WORK TASK: Instruction for the entries that follow: retype exactly the lines from the line with "met3 | 0.0353 | 128" to the line with "134 | 721 |", both included, and omit all others.

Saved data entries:

[Start of section]

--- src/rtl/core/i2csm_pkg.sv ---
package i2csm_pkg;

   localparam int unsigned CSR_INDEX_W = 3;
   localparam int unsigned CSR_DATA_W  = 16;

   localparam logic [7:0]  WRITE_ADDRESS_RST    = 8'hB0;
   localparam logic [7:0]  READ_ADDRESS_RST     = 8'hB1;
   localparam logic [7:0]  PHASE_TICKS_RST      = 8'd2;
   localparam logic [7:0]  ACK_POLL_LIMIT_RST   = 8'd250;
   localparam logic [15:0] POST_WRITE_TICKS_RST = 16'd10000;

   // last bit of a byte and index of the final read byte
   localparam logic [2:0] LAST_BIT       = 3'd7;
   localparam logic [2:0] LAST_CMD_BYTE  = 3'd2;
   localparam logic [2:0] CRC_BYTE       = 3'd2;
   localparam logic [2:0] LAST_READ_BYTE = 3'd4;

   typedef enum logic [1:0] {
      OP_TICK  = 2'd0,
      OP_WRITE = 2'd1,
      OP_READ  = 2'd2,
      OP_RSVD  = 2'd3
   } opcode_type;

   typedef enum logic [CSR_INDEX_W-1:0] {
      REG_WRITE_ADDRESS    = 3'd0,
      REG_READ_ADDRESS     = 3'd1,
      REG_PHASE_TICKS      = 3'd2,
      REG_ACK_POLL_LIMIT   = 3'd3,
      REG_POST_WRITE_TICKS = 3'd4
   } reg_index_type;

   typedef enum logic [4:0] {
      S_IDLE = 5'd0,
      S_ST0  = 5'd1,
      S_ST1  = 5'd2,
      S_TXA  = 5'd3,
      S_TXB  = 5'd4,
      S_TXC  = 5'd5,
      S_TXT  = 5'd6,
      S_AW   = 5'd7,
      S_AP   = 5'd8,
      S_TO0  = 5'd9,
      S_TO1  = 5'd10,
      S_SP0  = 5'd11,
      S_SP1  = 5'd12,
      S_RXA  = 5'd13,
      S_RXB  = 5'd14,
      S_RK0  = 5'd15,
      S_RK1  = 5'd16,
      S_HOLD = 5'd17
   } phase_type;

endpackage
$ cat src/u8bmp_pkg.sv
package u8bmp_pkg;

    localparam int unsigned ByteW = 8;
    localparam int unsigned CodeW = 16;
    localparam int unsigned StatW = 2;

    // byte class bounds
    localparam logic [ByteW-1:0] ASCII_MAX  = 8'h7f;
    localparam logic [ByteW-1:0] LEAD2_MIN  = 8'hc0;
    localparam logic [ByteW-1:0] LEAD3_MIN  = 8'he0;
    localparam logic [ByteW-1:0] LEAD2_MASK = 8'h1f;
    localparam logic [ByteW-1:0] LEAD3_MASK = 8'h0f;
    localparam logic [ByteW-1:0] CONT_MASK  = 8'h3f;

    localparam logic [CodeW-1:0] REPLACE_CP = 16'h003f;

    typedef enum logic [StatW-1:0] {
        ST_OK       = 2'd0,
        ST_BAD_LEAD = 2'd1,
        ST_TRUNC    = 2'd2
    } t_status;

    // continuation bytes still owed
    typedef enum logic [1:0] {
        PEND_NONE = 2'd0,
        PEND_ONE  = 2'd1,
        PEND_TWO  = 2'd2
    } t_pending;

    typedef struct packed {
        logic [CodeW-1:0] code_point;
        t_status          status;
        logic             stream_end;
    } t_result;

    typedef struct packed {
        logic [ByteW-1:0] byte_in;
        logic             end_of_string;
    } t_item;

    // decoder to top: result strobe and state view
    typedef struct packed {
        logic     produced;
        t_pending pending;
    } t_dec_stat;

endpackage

[End of section]
[Start of section]

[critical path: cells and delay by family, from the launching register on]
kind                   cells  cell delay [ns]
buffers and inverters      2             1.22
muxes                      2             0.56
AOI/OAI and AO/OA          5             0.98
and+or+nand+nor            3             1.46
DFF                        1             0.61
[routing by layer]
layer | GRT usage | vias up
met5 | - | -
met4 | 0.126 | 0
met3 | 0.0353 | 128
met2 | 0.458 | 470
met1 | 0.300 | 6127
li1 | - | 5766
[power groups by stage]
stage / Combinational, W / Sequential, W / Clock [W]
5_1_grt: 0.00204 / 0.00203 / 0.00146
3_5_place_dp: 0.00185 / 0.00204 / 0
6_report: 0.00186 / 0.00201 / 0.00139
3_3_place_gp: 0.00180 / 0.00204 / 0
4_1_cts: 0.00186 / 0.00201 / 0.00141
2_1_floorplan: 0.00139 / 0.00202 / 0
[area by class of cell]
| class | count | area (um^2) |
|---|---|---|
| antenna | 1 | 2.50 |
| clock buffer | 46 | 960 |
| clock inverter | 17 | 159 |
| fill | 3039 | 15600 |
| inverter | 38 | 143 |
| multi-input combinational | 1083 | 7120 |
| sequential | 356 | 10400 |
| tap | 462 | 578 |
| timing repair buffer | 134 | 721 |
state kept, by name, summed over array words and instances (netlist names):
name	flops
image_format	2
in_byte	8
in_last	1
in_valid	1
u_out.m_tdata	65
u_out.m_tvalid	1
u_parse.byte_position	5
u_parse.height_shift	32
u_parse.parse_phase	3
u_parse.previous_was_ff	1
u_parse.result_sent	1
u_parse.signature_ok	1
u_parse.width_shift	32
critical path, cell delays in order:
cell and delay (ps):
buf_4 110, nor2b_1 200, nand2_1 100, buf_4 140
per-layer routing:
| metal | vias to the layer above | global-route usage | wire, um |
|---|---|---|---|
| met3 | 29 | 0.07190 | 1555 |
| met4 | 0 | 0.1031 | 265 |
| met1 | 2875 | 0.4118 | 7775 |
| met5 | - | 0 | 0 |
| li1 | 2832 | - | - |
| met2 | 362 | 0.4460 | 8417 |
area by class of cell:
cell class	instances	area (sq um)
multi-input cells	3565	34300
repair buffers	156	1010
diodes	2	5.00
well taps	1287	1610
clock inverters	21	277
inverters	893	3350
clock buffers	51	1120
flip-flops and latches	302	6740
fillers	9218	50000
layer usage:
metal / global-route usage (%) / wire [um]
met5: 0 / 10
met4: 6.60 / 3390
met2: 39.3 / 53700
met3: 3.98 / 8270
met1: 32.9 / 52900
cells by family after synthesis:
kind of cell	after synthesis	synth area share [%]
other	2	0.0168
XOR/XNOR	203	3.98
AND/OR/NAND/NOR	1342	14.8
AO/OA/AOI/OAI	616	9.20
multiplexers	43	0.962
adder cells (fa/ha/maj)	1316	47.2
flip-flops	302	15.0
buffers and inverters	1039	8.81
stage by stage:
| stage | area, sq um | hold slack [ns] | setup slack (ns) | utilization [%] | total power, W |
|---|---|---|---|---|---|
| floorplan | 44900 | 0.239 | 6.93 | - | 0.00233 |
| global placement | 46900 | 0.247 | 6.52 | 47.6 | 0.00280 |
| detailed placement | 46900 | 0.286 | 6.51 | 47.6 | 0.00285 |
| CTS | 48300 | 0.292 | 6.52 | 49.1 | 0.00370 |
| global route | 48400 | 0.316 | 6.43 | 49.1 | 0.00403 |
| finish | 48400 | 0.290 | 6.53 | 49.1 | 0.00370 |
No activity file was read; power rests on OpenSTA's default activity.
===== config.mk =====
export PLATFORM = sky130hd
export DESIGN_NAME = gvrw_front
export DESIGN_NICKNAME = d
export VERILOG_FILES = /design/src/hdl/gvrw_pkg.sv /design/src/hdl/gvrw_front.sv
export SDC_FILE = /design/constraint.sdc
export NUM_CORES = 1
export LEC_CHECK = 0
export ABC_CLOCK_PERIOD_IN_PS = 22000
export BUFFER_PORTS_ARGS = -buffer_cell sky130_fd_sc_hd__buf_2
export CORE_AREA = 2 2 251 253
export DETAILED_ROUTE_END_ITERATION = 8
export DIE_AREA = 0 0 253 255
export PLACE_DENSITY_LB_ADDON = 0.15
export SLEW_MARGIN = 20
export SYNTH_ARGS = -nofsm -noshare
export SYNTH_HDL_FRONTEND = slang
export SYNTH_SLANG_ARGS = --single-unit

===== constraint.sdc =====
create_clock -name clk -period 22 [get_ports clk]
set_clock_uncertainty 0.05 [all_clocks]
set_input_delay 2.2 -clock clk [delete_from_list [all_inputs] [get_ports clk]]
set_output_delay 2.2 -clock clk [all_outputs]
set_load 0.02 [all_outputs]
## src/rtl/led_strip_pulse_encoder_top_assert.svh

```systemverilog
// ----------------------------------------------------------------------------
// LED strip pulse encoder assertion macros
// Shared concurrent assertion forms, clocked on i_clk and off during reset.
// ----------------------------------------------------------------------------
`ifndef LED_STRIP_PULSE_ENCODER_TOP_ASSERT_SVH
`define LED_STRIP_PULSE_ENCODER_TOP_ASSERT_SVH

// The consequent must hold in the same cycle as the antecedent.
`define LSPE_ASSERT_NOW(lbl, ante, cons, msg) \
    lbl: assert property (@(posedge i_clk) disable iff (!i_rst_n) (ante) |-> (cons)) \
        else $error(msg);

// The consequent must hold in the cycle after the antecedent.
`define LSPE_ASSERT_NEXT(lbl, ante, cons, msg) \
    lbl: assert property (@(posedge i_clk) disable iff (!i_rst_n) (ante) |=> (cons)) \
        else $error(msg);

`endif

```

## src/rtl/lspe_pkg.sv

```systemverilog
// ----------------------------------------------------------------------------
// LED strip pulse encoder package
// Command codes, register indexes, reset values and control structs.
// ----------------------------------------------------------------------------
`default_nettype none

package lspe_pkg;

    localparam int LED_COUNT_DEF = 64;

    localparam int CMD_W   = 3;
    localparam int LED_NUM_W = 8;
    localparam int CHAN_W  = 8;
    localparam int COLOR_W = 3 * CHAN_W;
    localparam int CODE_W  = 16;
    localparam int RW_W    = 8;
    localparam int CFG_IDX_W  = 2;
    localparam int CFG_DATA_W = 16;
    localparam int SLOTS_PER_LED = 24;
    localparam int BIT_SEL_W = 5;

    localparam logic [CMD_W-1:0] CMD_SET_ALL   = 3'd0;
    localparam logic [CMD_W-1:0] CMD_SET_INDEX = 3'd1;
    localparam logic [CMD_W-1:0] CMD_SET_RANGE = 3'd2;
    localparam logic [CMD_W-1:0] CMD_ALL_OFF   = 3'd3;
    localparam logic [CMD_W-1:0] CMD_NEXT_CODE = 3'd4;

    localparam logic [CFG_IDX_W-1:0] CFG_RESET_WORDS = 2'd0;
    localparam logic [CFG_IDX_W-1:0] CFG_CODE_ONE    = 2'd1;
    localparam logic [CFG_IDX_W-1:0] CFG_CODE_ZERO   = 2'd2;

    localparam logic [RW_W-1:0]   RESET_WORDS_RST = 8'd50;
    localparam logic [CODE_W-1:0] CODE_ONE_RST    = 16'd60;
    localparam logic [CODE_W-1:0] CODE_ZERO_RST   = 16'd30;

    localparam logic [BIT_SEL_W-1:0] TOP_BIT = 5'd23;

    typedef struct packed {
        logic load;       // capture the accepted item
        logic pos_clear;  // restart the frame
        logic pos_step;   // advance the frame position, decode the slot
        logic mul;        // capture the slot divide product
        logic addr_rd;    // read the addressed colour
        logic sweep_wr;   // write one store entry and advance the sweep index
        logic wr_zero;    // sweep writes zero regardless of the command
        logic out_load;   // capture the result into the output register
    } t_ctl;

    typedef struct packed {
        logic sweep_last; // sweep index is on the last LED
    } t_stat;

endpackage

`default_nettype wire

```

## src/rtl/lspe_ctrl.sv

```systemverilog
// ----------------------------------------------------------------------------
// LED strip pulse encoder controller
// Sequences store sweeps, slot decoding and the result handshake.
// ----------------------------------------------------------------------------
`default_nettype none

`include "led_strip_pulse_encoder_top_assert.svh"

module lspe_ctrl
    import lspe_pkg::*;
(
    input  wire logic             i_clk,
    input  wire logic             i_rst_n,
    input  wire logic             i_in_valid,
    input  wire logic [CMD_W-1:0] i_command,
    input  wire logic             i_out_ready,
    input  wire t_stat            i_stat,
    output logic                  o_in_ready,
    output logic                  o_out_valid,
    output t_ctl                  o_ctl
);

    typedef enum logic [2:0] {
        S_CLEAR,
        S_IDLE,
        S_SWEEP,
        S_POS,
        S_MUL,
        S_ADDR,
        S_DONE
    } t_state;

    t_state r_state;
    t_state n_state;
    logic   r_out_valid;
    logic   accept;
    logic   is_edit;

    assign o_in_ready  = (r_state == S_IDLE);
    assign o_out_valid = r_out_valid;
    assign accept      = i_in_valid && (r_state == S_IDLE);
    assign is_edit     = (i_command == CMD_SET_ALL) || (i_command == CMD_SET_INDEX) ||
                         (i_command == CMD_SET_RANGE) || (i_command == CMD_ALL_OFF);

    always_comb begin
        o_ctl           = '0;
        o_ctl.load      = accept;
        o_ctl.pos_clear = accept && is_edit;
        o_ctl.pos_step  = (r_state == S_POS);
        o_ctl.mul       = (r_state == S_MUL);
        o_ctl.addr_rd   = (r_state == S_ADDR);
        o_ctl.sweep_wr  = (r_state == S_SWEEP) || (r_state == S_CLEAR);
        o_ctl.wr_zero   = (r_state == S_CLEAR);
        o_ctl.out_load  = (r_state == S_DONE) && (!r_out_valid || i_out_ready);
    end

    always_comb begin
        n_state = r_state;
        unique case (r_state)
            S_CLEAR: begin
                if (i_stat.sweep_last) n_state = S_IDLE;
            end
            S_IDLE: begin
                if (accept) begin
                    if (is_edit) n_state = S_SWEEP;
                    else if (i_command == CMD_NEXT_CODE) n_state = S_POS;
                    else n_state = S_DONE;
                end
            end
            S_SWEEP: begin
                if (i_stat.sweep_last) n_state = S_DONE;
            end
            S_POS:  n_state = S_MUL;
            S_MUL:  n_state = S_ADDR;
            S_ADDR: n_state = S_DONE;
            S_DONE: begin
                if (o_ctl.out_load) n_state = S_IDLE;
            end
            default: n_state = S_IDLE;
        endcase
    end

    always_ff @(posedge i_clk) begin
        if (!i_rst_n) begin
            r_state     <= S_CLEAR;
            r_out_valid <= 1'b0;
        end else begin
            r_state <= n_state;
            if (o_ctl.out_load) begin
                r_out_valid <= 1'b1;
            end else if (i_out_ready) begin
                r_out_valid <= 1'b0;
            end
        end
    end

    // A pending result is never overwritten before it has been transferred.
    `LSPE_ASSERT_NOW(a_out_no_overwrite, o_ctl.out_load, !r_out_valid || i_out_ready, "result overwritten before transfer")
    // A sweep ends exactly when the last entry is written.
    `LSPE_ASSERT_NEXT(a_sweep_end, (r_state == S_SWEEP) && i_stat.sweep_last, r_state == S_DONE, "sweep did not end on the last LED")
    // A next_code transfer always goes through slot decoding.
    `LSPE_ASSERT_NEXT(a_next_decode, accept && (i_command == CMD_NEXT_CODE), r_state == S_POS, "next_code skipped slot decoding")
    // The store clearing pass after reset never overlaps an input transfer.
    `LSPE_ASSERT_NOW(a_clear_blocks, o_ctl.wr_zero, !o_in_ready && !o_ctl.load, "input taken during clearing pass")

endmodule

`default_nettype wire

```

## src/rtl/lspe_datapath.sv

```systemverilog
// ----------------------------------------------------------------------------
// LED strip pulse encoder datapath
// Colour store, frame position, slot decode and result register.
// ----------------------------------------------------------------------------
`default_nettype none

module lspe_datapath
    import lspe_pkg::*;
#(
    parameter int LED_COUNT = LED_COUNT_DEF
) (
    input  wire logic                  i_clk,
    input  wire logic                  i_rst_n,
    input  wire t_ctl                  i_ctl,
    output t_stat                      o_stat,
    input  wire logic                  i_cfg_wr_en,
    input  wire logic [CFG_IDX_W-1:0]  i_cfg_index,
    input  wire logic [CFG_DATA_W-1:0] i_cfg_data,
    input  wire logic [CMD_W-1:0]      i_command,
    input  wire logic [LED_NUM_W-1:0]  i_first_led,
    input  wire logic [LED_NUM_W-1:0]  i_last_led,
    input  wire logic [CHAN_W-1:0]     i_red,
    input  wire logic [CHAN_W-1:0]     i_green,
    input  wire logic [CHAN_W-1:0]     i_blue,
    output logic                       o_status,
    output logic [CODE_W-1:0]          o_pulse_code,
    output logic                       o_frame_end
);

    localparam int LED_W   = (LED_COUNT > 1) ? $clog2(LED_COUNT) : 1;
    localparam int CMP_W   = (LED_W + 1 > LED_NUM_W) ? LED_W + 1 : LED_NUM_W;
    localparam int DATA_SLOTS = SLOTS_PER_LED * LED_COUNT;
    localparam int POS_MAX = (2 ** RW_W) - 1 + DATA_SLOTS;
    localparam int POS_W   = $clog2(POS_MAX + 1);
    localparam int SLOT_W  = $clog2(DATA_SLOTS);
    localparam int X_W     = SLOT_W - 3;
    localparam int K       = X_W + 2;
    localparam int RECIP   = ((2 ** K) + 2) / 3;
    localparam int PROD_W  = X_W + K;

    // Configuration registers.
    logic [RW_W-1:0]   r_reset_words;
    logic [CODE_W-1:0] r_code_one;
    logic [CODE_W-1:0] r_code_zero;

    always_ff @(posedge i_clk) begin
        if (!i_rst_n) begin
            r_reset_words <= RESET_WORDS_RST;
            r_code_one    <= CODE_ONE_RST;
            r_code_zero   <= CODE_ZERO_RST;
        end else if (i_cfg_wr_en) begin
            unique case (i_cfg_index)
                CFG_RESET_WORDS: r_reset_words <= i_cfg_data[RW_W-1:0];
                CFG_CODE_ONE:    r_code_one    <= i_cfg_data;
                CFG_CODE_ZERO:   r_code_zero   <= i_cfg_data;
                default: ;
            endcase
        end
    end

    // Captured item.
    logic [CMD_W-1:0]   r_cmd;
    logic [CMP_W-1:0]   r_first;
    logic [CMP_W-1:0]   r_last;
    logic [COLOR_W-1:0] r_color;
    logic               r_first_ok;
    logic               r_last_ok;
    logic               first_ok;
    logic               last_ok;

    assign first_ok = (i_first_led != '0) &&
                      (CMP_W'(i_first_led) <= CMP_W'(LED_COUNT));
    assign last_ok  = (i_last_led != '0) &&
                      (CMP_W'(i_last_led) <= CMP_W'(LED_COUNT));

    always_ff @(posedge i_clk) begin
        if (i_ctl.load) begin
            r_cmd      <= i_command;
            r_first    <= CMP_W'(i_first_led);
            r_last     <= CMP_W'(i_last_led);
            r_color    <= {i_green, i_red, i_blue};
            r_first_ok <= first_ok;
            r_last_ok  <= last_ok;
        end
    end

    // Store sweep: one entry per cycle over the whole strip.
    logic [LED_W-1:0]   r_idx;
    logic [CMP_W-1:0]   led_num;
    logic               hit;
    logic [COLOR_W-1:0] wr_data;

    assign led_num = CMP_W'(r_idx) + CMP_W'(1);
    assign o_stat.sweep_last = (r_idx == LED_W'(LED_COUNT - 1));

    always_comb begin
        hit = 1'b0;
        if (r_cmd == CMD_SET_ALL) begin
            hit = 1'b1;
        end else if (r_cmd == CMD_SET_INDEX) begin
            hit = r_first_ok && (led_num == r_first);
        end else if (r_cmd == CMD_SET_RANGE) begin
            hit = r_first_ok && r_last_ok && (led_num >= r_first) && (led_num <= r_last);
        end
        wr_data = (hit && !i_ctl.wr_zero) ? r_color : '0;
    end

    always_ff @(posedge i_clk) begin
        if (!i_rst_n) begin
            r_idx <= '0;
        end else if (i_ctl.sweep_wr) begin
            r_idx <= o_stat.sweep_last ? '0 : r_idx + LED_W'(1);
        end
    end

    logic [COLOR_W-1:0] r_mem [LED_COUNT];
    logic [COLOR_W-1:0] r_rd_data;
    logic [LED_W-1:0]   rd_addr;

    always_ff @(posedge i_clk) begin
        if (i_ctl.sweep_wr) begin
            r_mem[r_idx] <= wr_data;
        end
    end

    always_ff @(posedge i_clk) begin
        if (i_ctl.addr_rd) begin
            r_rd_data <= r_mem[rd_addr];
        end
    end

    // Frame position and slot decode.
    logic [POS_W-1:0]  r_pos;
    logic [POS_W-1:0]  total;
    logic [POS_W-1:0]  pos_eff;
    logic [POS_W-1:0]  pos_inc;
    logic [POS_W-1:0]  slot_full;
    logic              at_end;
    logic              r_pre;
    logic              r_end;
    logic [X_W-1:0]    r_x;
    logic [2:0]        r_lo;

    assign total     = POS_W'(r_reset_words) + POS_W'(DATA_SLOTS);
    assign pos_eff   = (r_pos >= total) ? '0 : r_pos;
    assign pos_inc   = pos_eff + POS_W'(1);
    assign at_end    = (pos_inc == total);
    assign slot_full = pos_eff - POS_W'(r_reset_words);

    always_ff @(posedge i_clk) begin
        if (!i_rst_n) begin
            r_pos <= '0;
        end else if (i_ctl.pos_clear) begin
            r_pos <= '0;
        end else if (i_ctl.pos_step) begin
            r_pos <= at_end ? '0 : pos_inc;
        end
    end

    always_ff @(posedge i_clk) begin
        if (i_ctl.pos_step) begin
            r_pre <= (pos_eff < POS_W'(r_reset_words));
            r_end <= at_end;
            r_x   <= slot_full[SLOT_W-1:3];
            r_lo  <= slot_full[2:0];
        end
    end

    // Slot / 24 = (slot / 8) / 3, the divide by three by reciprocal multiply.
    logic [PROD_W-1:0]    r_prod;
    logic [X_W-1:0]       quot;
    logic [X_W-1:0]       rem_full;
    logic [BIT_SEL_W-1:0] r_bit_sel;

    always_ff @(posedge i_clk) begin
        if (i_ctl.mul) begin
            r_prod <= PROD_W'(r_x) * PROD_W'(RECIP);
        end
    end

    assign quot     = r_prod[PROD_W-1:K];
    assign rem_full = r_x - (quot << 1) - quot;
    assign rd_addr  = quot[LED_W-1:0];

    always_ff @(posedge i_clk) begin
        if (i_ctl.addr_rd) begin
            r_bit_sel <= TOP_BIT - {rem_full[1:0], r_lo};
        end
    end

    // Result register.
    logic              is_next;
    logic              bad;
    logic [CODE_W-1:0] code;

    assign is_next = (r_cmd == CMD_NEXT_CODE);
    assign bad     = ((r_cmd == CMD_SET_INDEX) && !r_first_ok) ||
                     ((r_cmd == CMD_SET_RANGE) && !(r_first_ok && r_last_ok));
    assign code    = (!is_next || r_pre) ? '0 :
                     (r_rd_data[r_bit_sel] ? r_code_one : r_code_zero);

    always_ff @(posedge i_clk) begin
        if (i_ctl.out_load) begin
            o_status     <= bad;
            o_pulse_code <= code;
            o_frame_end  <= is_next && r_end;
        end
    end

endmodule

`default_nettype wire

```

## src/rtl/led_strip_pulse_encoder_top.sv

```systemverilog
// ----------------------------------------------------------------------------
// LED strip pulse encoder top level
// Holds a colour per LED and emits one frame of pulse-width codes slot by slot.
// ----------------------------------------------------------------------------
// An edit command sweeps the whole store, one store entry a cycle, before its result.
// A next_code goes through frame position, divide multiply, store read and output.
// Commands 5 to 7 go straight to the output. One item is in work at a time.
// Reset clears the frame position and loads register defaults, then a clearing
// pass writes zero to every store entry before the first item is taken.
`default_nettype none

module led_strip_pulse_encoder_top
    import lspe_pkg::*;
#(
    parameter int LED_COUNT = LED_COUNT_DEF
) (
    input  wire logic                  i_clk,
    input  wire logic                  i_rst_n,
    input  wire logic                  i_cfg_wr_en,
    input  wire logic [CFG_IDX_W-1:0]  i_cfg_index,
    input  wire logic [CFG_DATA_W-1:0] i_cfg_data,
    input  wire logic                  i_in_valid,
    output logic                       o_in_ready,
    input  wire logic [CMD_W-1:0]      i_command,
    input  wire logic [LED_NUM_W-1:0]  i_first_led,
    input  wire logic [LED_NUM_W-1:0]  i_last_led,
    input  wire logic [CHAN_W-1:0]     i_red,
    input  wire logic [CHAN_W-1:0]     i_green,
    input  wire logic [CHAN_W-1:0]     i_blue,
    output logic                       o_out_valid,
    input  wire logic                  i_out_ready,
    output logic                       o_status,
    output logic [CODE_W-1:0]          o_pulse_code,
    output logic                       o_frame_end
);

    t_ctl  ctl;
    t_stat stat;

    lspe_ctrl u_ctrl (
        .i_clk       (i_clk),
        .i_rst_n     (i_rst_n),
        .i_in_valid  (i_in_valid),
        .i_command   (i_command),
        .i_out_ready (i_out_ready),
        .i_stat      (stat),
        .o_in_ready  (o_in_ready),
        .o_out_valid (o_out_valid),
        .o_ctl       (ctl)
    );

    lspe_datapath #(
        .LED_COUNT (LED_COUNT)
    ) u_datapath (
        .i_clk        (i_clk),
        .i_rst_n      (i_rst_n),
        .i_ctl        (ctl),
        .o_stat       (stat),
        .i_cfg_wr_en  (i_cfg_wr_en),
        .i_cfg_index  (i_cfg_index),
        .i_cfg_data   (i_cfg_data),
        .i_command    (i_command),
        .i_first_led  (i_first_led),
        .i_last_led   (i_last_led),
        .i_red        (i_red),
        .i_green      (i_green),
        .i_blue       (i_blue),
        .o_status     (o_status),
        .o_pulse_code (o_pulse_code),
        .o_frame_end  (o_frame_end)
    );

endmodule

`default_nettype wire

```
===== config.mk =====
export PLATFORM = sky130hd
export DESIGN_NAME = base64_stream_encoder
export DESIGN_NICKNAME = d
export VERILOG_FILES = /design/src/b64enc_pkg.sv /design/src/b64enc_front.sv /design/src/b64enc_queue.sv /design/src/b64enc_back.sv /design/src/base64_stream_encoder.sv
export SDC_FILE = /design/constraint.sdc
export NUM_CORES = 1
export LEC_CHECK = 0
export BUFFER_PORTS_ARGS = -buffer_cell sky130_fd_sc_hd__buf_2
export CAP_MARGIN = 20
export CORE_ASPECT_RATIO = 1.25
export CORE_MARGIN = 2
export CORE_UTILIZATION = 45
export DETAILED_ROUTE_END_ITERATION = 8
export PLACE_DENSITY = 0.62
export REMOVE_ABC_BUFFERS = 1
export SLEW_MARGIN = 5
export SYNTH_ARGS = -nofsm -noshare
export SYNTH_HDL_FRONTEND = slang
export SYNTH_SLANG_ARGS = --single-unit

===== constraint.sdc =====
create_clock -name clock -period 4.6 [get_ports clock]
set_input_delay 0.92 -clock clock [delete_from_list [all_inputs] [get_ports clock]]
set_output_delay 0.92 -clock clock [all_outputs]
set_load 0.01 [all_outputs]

[End of section]

ANSWER SECTION:
met3 | 0.0353 | 128
met2 | 0.458 | 470
met1 | 0.300 | 6127
li1 | - | 5766
[power groups by stage]
stage / Combinational, W / Sequential, W / Clock [W]
5_1_grt: 0.00204 / 0.00203 / 0.00146
3_5_place_dp: 0.00185 / 0.00204 / 0
6_report: 0.00186 / 0.00201 / 0.00139
3_3_place_gp: 0.00180 / 0.00204 / 0
4_1_cts: 0.00186 / 0.00201 / 0.00141
2_1_floorplan: 0.00139 / 0.00202 / 0
[area by class of cell]
| class | count | area (um^2) |
|---|---|---|
| antenna | 1 | 2.50 |
| clock buffer | 46 | 960 |
| clock inverter | 17 | 159 |
| fill | 3039 | 15600 |
| inverter | 38 | 143 |
| multi-input combinational | 1083 | 7120 |
| sequential | 356 | 10400 |
| tap | 462 | 578 |
| timing repair buffer | 134 | 721 |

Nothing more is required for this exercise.